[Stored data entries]
■ ■ ■ ■ ■

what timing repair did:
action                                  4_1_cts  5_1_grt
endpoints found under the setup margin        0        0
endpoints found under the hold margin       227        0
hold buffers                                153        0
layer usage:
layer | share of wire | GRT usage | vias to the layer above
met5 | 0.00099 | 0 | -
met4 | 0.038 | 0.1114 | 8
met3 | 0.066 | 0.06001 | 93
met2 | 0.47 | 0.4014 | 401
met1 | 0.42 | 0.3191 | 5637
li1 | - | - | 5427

■ ■ ■ ■ ■

### Exercise description:
What's needed is a word-for-word copy of the lines from the one holding "layer | share" through the final line of the data.

### Task answer:
layer | share of wire | GRT usage | vias to the layer above
met5 | 0.00099 | 0 | -
met4 | 0.038 | 0.1114 | 8
met3 | 0.066 | 0.06001 | 93
met2 | 0.47 | 0.4014 | 401
met1 | 0.42 | 0.3191 | 5637
li1 | - | - | 5427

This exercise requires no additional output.